Stored data entries:
= Beginning of Section =

<file path="config.mk">
export PLATFORM = sky130hd
export DESIGN_NAME = fdms_back
export DESIGN_NICKNAME = d
export VERILOG_FILES = /design/src/design/fdms_pkg.sv /design/src/design/fdms_back.sv
export SDC_FILE = /design/constraint.sdc
export NUM_CORES = 1
export LEC_CHECK = 0
export ABC_CLOCK_PERIOD_IN_PS = 4900
export BUFFER_PORTS_ARGS = -buffer_cell sky130_fd_sc_hd__clkbuf_2
export CORE_ASPECT_RATIO = 1.25
export CORE_MARGIN = 2
export CORE_UTILIZATION = 65
export DETAILED_ROUTE_END_ITERATION = 6
export PLACE_DENSITY_LB_ADDON = 0.3
export SYNTH_ARGS = -nofsm -noshare
export SYNTH_HDL_FRONTEND = slang
export SYNTH_SLANG_ARGS = --single-unit
</file>
<file path="constraint.sdc">
create_clock -name clk_i -period 4.9 [get_ports clk_i]
set_input_delay 0.49 -clock clk_i [delete_from_list [all_inputs] [get_ports clk_i]]
set_output_delay 0.49 -clock clk_i [all_outputs]
set_load 0.02 [all_outputs]
</file>
**src/rtl/ialu_pkg.sv**
```systemverilog
`timescale 1ns / 1ps
// ialu_pkg: operation codes and control structs for the integer ALU.
// No dependencies.
package ialu_pkg;
  localparam int unsigned ActW = 5;

  typedef enum logic [ActW-1:0] {
    OP_ADD  = 5'd0,
    OP_AND  = 5'd1,
    OP_OR   = 5'd2,
    OP_XOR  = 5'd3,
    OP_SUB  = 5'd4,
    OP_ANDN = 5'd5,
    OP_ORN  = 5'd6,
    OP_XNOR = 5'd7,
    OP_ADDX = 5'd8,
    OP_UMUL = 5'd9,
    OP_SMUL = 5'd10,
    OP_SUBX = 5'd11,
    OP_UDIV = 5'd12,
    OP_SDIV = 5'd13,
    OP_SLL  = 5'd14,
    OP_SRL  = 5'd15,
    OP_SRA  = 5'd16
  } act_e;

  // Start request to the iterative multiply/divide unit.
  typedef struct packed {
    logic start;
    logic is_div;
  } md_req_t;
endpackage

```
**src/rtl/ialu_muldiv.sv**
```systemverilog
`timescale 1ns / 1ps
// ialu_muldiv: shared shift-add multiplier / restoring divider on magnitudes.
// Depends on ialu_pkg.
module ialu_muldiv import ialu_pkg::*; #(
  parameter int unsigned DataWidth = 32
) (
  input  logic                 clk_i,
  input  logic                 rst_ni,
  input  md_req_t              req_i,
  input  logic [DataWidth-1:0] op_a_i,
  input  logic [DataWidth-1:0] op_b_i,
  output logic                 done_o,
  output logic [DataWidth-1:0] lo_o,
  output logic [DataWidth-1:0] hi_o
);
  localparam int unsigned CntW = $clog2(DataWidth + 1);

  logic [DataWidth-1:0] acc_q, acc_d, lo_q, lo_d, b_q, b_d;
  logic [CntW-1:0]      cnt_q, cnt_d;
  logic                 busy_q, busy_d, div_q, div_d;
  logic [DataWidth:0]   sum;
  logic [DataWidth:0]   trial;

  always_comb begin
    acc_d  = acc_q;
    lo_d   = lo_q;
    b_d    = b_q;
    cnt_d  = cnt_q;
    busy_d = busy_q;
    div_d  = div_q;
    sum    = {1'b0, acc_q} + (lo_q[0] ? {1'b0, b_q} : '0);
    trial  = {acc_q, lo_q[DataWidth-1]} - {1'b0, b_q};
    if (req_i.start) begin
      acc_d  = '0;
      lo_d   = op_a_i;
      b_d    = op_b_i;
      cnt_d  = CntW'(DataWidth);
      busy_d = 1'b1;
      div_d  = req_i.is_div;
    end else if (busy_q) begin
      if (div_q) begin
        // restoring step: shift in next dividend bit, try subtract
        if (!trial[DataWidth]) begin
          acc_d = trial[DataWidth-1:0];
          lo_d  = {lo_q[DataWidth-2:0], 1'b1};
        end else begin
          acc_d = {acc_q[DataWidth-2:0], lo_q[DataWidth-1]};
          lo_d  = {lo_q[DataWidth-2:0], 1'b0};
        end
      end else begin
        acc_d = sum[DataWidth:1];
        lo_d  = {sum[0], lo_q[DataWidth-1:1]};
      end
      cnt_d = cnt_q - CntW'(1);
      if (cnt_q == CntW'(1)) busy_d = 1'b0;
    end
  end

  always_ff @(posedge clk_i or negedge rst_ni) begin
    if (!rst_ni) begin
      busy_q <= 1'b0;
      cnt_q  <= '0;
      div_q  <= 1'b0;
    end else begin
      busy_q <= busy_d;
      cnt_q  <= cnt_d;
      div_q  <= div_d;
    end
  end

  always_ff @(posedge clk_i) begin
    acc_q <= acc_d;
    lo_q  <= lo_d;
    b_q   <= b_d;
  end

  assign done_o = busy_q && (cnt_q == CntW'(1));
  // mul: lo = low word, hi = high word; div: lo = quotient, hi = remainder
  assign lo_o = lo_d;
  assign hi_o = acc_d;

`ifndef SYNTHESIS
  a_cnt_idle: assert property (@(posedge clk_i) disable iff (!rst_ni)
    !busy_q |-> !done_o) else $error("done without busy");
  a_start_busy: assert property (@(posedge clk_i) disable iff (!rst_ni)
    req_i.start |=> busy_q) else $error("start lost");
  a_done_end: assert property (@(posedge clk_i) disable iff (!rst_ni)
    done_o |=> !busy_q) else $error("busy after done");
`endif
endmodule

```
**src/rtl/integer_alu_with_condition_codes_top.sv**
```systemverilog
`timescale 1ns / 1ps
// Integer ALU with N/Z/V/C flags and Y register (SPARC-style op set).
// Add/logic/shift ops and divides by zero go straight to ST_FIX; umul/smul and udiv/sdiv
// by a nonzero divisor first run in the one-bit-per-cycle multiply/divide unit (ST_RUN).
// Throughput: one beat at a time; s_axis_tready low while an item is in work.
// A result waits in an output register until taken.
// Reset (rst_ni low, async): flags and Y clear to zero, no result pending.
module integer_alu_with_condition_codes_top import ialu_pkg::*; #(
  parameter int unsigned DATA_WIDTH = 32
) (
  input  logic        clk_i,
  input  logic        rst_ni,
  input  logic        s_axis_tvalid,
  output logic        s_axis_tready,
  // [4:0] action, [5] set_flags, [37:6] operand_a, [69:38] operand_b, zero fill
  input  logic [71:0] s_axis_tdata,
  output logic        m_axis_tvalid,
  input  logic        m_axis_tready,
  // [31:0] result, [63:32] y_value, [67:64] flags_nzvc, [68] divide_by_zero
  output logic [71:0] m_axis_tdata
);
  localparam int unsigned W = DATA_WIDTH;

  // sequencer states
  localparam logic [1:0] ST_IDLE = 2'd0;
  localparam logic [1:0] ST_RUN  = 2'd1;
  localparam logic [1:0] ST_FIX  = 2'd2;
  localparam logic [1:0] ST_OUT  = 2'd3;

  logic [1:0]   st_q, st_d;
  logic [4:0]   act_q;
  logic         upd_q, sa_q, sb_q;
  logic [W-1:0] a_q, b_q;
  logic [3:0]   fl_q, fl_d;
  logic [W-1:0] y_q, y_d;
  logic [31:0]  res_q, res_d;
  logic         dz_q, dz_d;
  logic [W-1:0] lo_q, hi_q;
  logic         done;
  logic [W-1:0] md_lo, md_hi;
  md_req_t      req;

  logic [4:0]   in_act;
  logic [W-1:0] in_a, in_b, mag_a, mag_b;
  assign in_act = s_axis_tdata[4:0];
  assign in_a   = s_axis_tdata[6 +: W];
  assign in_b   = s_axis_tdata[38 +: W];
  assign mag_a  = (in_act == OP_SMUL || in_act == OP_SDIV) && in_a[W-1] ? -in_a : in_a;
  assign mag_b  = (in_act == OP_SMUL || in_act == OP_SDIV) && in_b[W-1] ? -in_b : in_b;

  logic acc_in, is_md_in;
  assign acc_in   = s_axis_tvalid && s_axis_tready;
  assign is_md_in = (in_act == OP_UMUL || in_act == OP_SMUL ||
                     in_act == OP_UDIV || in_act == OP_SDIV) && (in_b != '0 ||
                     in_act == OP_UMUL || in_act == OP_SMUL);
  assign req.start  = acc_in && is_md_in;
  assign req.is_div = (in_act == OP_UDIV || in_act == OP_SDIV);

  ialu_muldiv #(.DataWidth(W)) u_md (
    .clk_i, .rst_ni, .req_i(req), .op_a_i(mag_a), .op_b_i(mag_b),
    .done_o(done), .lo_o(md_lo), .hi_o(md_hi)
  );

  // combinational datapath on the stored operands
  logic [W:0]   s_add, s_sub, subt;
  logic         cin;
  logic [W-1:0] r1, bb, shl, shr, sgn_lo, sgn_hi;
  logic [4:0]   cnt;
  logic         neg_p;
  logic [2*W-1:0] prod;
  logic [3:0]   nz;
  assign cin   = fl_q[0];
  assign s_add = {1'b0, a_q} + {1'b0, b_q} + {{W{1'b0}}, (act_q == OP_ADDX) & cin};
  assign subt  = {1'b0, b_q} + {{W{1'b0}}, (act_q == OP_SUBX) & cin};
  assign s_sub = {1'b0, a_q} - subt;
  assign bb    = (act_q >= OP_ANDN && act_q <= OP_XNOR) ? ~b_q : b_q;
  assign cnt   = b_q[4:0];
  assign shl   = a_q << cnt;
  assign shr   = W'($signed({act_q == OP_SRA & a_q[W-1], a_q}) >>> cnt);
  assign neg_p = sa_q ^ sb_q;
  assign prod  = neg_p ? -{hi_q, lo_q} : {hi_q, lo_q};
  assign sgn_lo = (act_q == OP_SDIV && neg_p) ? -lo_q : lo_q;
  assign sgn_hi = (act_q == OP_SDIV && sa_q) ? -hi_q : hi_q;

  always_comb begin
    r1 = '0;
    case (act_q[1:0])
      2'd1:    r1 = a_q & bb;
      2'd2:    r1 = a_q | bb;
      default: r1 = a_q ^ bb;
    endcase
  end

  always_comb begin
    st_d  = st_q;
    fl_d  = fl_q;
    y_d   = y_q;
    res_d = res_q;
    dz_d  = dz_q;
    nz    = 4'd0;
    case (st_q)
      ST_IDLE: begin
        if (acc_in) st_d = is_md_in ? ST_RUN : ST_FIX;
      end
      ST_RUN: begin
        if (done) st_d = ST_FIX;
      end
      ST_FIX: begin
        st_d = ST_OUT;
        dz_d = 1'b0;
        case (act_q)
          OP_ADD, OP_ADDX: begin
            res_d = 32'(s_add[W-1:0]);
            if (upd_q) fl_d = {s_add[W-1], s_add[W-1:0] == '0,
                               ~(a_q[W-1] ^ b_q[W-1]) & (a_q[W-1] ^ s_add[W-1]), s_add[W]};
          end
          OP_SUB, OP_SUBX: begin
            res_d = 32'(s_sub[W-1:0]);
            if (upd_q) fl_d = {s_sub[W-1], s_sub[W-1:0] == '0,
                               (a_q[W-1] ^ b_q[W-1]) & (a_q[W-1] ^ s_sub[W-1]), s_sub[W]};
          end
          OP_AND, OP_OR, OP_XOR, OP_ANDN, OP_ORN, OP_XNOR: begin
            res_d = 32'(r1);
            if (upd_q) fl_d = {r1[W-1], r1 == '0, 2'b00};
          end
          OP_UMUL, OP_SMUL: begin
            res_d = 32'(prod[W-1:0]);
            y_d   = prod[2*W-1:W];
            nz    = {act_q == OP_SMUL & prod[W-1], prod == '0,
                     prod[2*W-1:W] != '0, 1'b0};
            if (upd_q) fl_d = nz;
          end
          OP_UDIV, OP_SDIV: begin
            if (b_q == '0) begin
              dz_d  = 1'b1;
              res_d = 32'({W{1'b1}});
              y_d   = a_q;
              nz    = {act_q == OP_SDIV, 3'b000};
            end else begin
              res_d = 32'(sgn_lo);
              y_d   = sgn_hi;
              nz    = {act_q == OP_SDIV & sgn_lo[W-1],
                       sgn_lo == '0 && sgn_hi == '0, 2'b00};
            end
            if (upd_q) fl_d = nz;
          end
          OP_SLL:  res_d = 32'(shl);
          OP_SRL, OP_SRA: res_d = 32'(shr);
          default: res_d = '0;
        endcase
      end
      ST_OUT: begin
        if (m_axis_tready) st_d = ST_IDLE;
      end
      default: st_d = ST_IDLE;
    endcase
  end

  always_ff @(posedge clk_i or negedge rst_ni) begin
    if (!rst_ni) begin
      st_q <= ST_IDLE;
      fl_q <= 4'd0;
      y_q  <= '0;
    end else begin
      st_q <= st_d;
      fl_q <= fl_d;
      y_q  <= y_d;
    end
  end

  always_ff @(posedge clk_i) begin
    res_q <= res_d;
    dz_q  <= dz_d;
    if (acc_in) begin
      act_q <= in_act;
      upd_q <= s_axis_tdata[5];
      a_q   <= in_a;
      b_q   <= in_b;
      sa_q  <= (in_act == OP_SMUL || in_act == OP_SDIV) & in_a[W-1];
      sb_q  <= (in_act == OP_SMUL || in_act == OP_SDIV) & in_b[W-1];
    end
    if (done) begin
      lo_q <= md_lo;
      hi_q <= md_hi;
    end
  end

  assign s_axis_tready = (st_q == ST_IDLE);
  assign m_axis_tvalid = (st_q == ST_OUT);
  assign m_axis_tdata  = {3'b000, dz_q, fl_q, 32'(y_q), res_q};

`ifndef SYNTHESIS
  a_one_side: assert property (@(posedge clk_i) disable iff (!rst_ni)
    !(s_axis_tready && m_axis_tvalid)) else $error("overlap");
  a_hold_out: assert property (@(posedge clk_i) disable iff (!rst_ni)
    m_axis_tvalid && !m_axis_tready |=> m_axis_tvalid) else $error("drop");
  a_run_done: assert property (@(posedge clk_i) disable iff (!rst_ni)
    (st_q == ST_RUN) && done |=> st_q == ST_FIX) else $error("seq");
`endif
endmodule

```
<file path="src/sv/rgbkf_pkg.sv">
// Shared types and constants for the RGB 3x3 kernel filter.
// No dependencies; the other files that use it refer to this package by scoped names.
`default_nettype none
package rgbkf_pkg;

    localparam int MAX_WIDTH_DEFAULT = 1024;
    localparam int CFG_W             = 11;
    localparam int COORD_W           = 10;
    localparam int PIX_W             = 24;
    localparam int NTAPS             = 9;

    // register indexes of the write port
    localparam logic REG_KERNEL_MODE = 1'b0;
    localparam logic REG_IMAGE_SIZE  = 1'b1;

    localparam logic [2:0]  KERNEL_MODE_RESET = 3'd0;
    localparam logic [10:0] IMAGE_SIZE_RESET  = 11'd1024;

    localparam logic [2:0] MODE_BOX       = 3'd0;
    localparam logic [2:0] MODE_TRIM      = 3'd1;
    localparam logic [2:0] MODE_SHARP     = 3'd2;
    localparam logic [2:0] MODE_ROW_BLUR  = 3'd3;
    localparam logic [2:0] MODE_ROW_SHARP = 3'd4;

    // reciprocals for truncating division of small sums, scaled by 2^DIV_SHIFT
    localparam int          DIV_SHIFT = 16;
    localparam logic [13:0] RECIP9    = 14'd7282;
    localparam logic [13:0] RECIP7    = 14'd9363;

    typedef struct packed {
        logic [7:0] red;
        logic [7:0] green;
        logic [7:0] blue;
    } pixel_t;

    typedef struct packed {
        logic [9:0] out_row;
        logic [9:0] out_col;
        logic [7:0] out_red;
        logic [7:0] out_green;
        logic [7:0] out_blue;
        logic       last;
    } result_t;

    // what travels beside the kernel pipeline
    typedef struct packed {
        logic             iv;
        logic             bv;
        logic [9:0]       irow;
        logic [9:0]       icol;
        logic [9:0]       brow;
        logic [9:0]       bcol;
        logic [PIX_W-1:0] bpix;
    } tag_t;

endpackage
`default_nettype wire

</file>
<file path="src/sv/rgbkf_cell.sv">
// One window cell: holds a pixel and hands it to its neighbor on each shift.
// Depends on rgbkf_pkg.
`default_nettype none
module rgbkf_cell (
    input  wire logic                         clk,
    input  wire logic                         rst_n,
    input  wire logic                         shift,
    input  wire logic [rgbkf_pkg::PIX_W-1:0]  d,
    output logic      [rgbkf_pkg::PIX_W-1:0]  q
);

    logic [rgbkf_pkg::PIX_W-1:0] q_reg;

    always_ff @(posedge clk or negedge rst_n)
    begin
        if (!rst_n)
        begin
            q_reg <= '0;
        end
        else if (shift)
        begin
            q_reg <= d;
        end
    end

    assign q = q_reg;

endmodule
`default_nettype wire

</file>
`src/sv/rgbkf_pkg.sv`:
```
// Shared types and constants for the RGB 3x3 kernel filter.
// No dependencies; the other files that use it refer to this package by scoped names.
`default_nettype none
package rgbkf_pkg;

    localparam int MAX_WIDTH_DEFAULT = 1024;
    localparam int CFG_W             = 11;
    localparam int COORD_W           = 10;
    localparam int PIX_W             = 24;
    localparam int NTAPS             = 9;

    // register indexes of the write port
    localparam logic REG_KERNEL_MODE = 1'b0;
    localparam logic REG_IMAGE_SIZE  = 1'b1;

    localparam logic [2:0]  KERNEL_MODE_RESET = 3'd0;
    localparam logic [10:0] IMAGE_SIZE_RESET  = 11'd1024;

    localparam logic [2:0] MODE_BOX       = 3'd0;
    localparam logic [2:0] MODE_TRIM      = 3'd1;
    localparam logic [2:0] MODE_SHARP     = 3'd2;
    localparam logic [2:0] MODE_ROW_BLUR  = 3'd3;
    localparam logic [2:0] MODE_ROW_SHARP = 3'd4;

    // reciprocals for truncating division of small sums, scaled by 2^DIV_SHIFT
    localparam int          DIV_SHIFT = 16;
    localparam logic [13:0] RECIP9    = 14'd7282;
    localparam logic [13:0] RECIP7    = 14'd9363;

    typedef struct packed {
        logic [7:0] red;
        logic [7:0] green;
        logic [7:0] blue;
    } pixel_t;

    typedef struct packed {
        logic [9:0] out_row;
        logic [9:0] out_col;
        logic [7:0] out_red;
        logic [7:0] out_green;
        logic [7:0] out_blue;
        logic       last;
    } result_t;

    // what travels beside the kernel pipeline
    typedef struct packed {
        logic             iv;
        logic             bv;
        logic [9:0]       irow;
        logic [9:0]       icol;
        logic [9:0]       brow;
        logic [9:0]       bcol;
        logic [PIX_W-1:0] bpix;
    } tag_t;

endpackage
`default_nettype wire

```
`src/sv/rgbkf_kernel.sv`:
```
// Three-stage 3x3 kernel datapath: intensity min/max, channel sums, divide and clamp.
// Depends on rgbkf_pkg.
`default_nettype none
module rgbkf_kernel (
    input  wire logic                                      clk,
    input  wire logic                                      rst_n,
    input  wire logic                                      en,
    input  wire logic [2:0]                                mode,
    input  wire logic                                      in_valid,
    input  wire rgbkf_pkg::tag_t                           in_tag,
    input  wire logic [rgbkf_pkg::NTAPS-1:0][rgbkf_pkg::PIX_W-1:0] in_pix,
    output logic                                           out_valid,
    output rgbkf_pkg::tag_t                                out_tag,
    output logic      [rgbkf_pkg::PIX_W-1:0]               out_pix
);

    logic                                                   k1_valid_reg;
    rgbkf_pkg::tag_t                                        k1_tag_reg;
    logic [rgbkf_pkg::NTAPS-1:0][rgbkf_pkg::PIX_W-1:0]      k1_pix_reg;

    logic                                                   k2_valid_reg;
    rgbkf_pkg::tag_t                                        k2_tag_reg;
    logic [rgbkf_pkg::NTAPS-1:0][rgbkf_pkg::PIX_W-1:0]      k2_pix_reg;
    logic [3:0]                                             k2_lo_reg;
    logic [3:0]                                             k2_hi_reg;
    logic [3:0]                                             k2_lo_next;
    logic [3:0]                                             k2_hi_next;

    logic                                                   k3_valid_reg;
    rgbkf_pkg::tag_t                                        k3_tag_reg;
    logic [2:0][12:0]                                       k3_s_reg;
    logic [2:0][12:0]                                       k3_s_next;

    always_ff @(posedge clk or negedge rst_n)
    begin
        if (!rst_n)
        begin
            k1_valid_reg <= 1'b0;
            k2_valid_reg <= 1'b0;
            k3_valid_reg <= 1'b0;
        end
        else if (en)
        begin
            k1_valid_reg <= in_valid;
            k2_valid_reg <= k1_valid_reg;
            k3_valid_reg <= k2_valid_reg;
        end
    end

    always_ff @(posedge clk)
    begin
        if (en)
        begin
            k1_tag_reg <= in_tag;
            k1_pix_reg <= in_pix;
            k2_tag_reg <= k1_tag_reg;
            k2_pix_reg <= k1_pix_reg;
            k2_lo_reg  <= k2_lo_next;
            k2_hi_reg  <= k2_hi_next;
            k3_tag_reg <= k2_tag_reg;
            k3_s_reg   <= k3_s_next;
        end
    end

    // min keeps the later pixel on ties, max the earlier
    always_comb
    begin
        logic [9:0] t;
        logic [9:0] lo_val;
        logic [9:0] hi_val;
        lo_val     = {2'b0, k1_pix_reg[0][23:16]} + {2'b0, k1_pix_reg[0][15:8]}
                   + {2'b0, k1_pix_reg[0][7:0]};
        hi_val     = lo_val;
        k2_lo_next = 4'd0;
        k2_hi_next = 4'd0;
        for (int i = 1; i < rgbkf_pkg::NTAPS; i++)
        begin
            t = {2'b0, k1_pix_reg[i][23:16]} + {2'b0, k1_pix_reg[i][15:8]}
              + {2'b0, k1_pix_reg[i][7:0]};
            if (t <= lo_val)
            begin
                lo_val     = t;
                k2_lo_next = 4'(i);
            end
            if (t > hi_val)
            begin
                hi_val     = t;
                k2_hi_next = 4'(i);
            end
        end
    end

    always_comb
    begin
        logic [12:0] v [rgbkf_pkg::NTAPS];
        logic [12:0] sum;
        logic [12:0] drop;
        for (int ch = 0; ch < 3; ch++)
        begin
            sum = '0;
            for (int i = 0; i < rgbkf_pkg::NTAPS; i++)
            begin
                v[i] = {5'b0, k2_pix_reg[i][8*ch +: 8]};
                sum  = sum + v[i];
            end
            drop = v[k2_lo_reg] + v[k2_hi_reg];
            case (mode)
                rgbkf_pkg::MODE_BOX:       k3_s_next[ch] = sum;
                rgbkf_pkg::MODE_TRIM:      k3_s_next[ch] = sum - drop;
                rgbkf_pkg::MODE_SHARP:     k3_s_next[ch] = (v[4] << 3) + (v[4] << 1) - sum;
                rgbkf_pkg::MODE_ROW_BLUR:  k3_s_next[ch] = v[3] + (v[4] << 1) + v[5];
                rgbkf_pkg::MODE_ROW_SHARP: k3_s_next[ch] = (v[4] << 1) + v[4] - v[3] - v[5];
                default:                   k3_s_next[ch] = v[4];
            endcase
        end
    end

    always_comb
    begin
        logic [25:0] prod;
        logic [12:0] q;
        for (int ch = 0; ch < 3; ch++)
        begin
            prod = '0;
            case (mode)
                rgbkf_pkg::MODE_BOX:
                begin
                    prod = k3_s_reg[ch][11:0] * rgbkf_pkg::RECIP9;
                    q    = {3'b0, prod[rgbkf_pkg::DIV_SHIFT +: 10]};
                end
                rgbkf_pkg::MODE_TRIM:
                begin
                    prod = k3_s_reg[ch][11:0] * rgbkf_pkg::RECIP7;
                    q    = {3'b0, prod[rgbkf_pkg::DIV_SHIFT +: 10]};
                end
                rgbkf_pkg::MODE_ROW_BLUR: q = {2'b0, k3_s_reg[ch][12:2]};
                default:                  q = k3_s_reg[ch];
            endcase
            if (q[12])
            begin
                out_pix[8*ch +: 8] = 8'd0;
            end
            else if (q[11:8] != 4'd0)
            begin
                out_pix[8*ch +: 8] = 8'd255;
            end
            else
            begin
                out_pix[8*ch +: 8] = q[7:0];
            end
        end
    end

    assign out_valid = k3_valid_reg;
    assign out_tag   = k3_tag_reg;

endmodule
`default_nettype wire

```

= End of Section =

Prompt:
Lines from the first one above through the line containing "export NUM_CORES = 1" are to be retyped exactly, both included, and nothing more.

Answer box:
<file path="config.mk">
export PLATFORM = sky130hd
export DESIGN_NAME = fdms_back
export DESIGN_NICKNAME = d
export VERILOG_FILES = /design/src/design/fdms_pkg.sv /design/src/design/fdms_back.sv
export SDC_FILE = /design/constraint.sdc
export NUM_CORES = 1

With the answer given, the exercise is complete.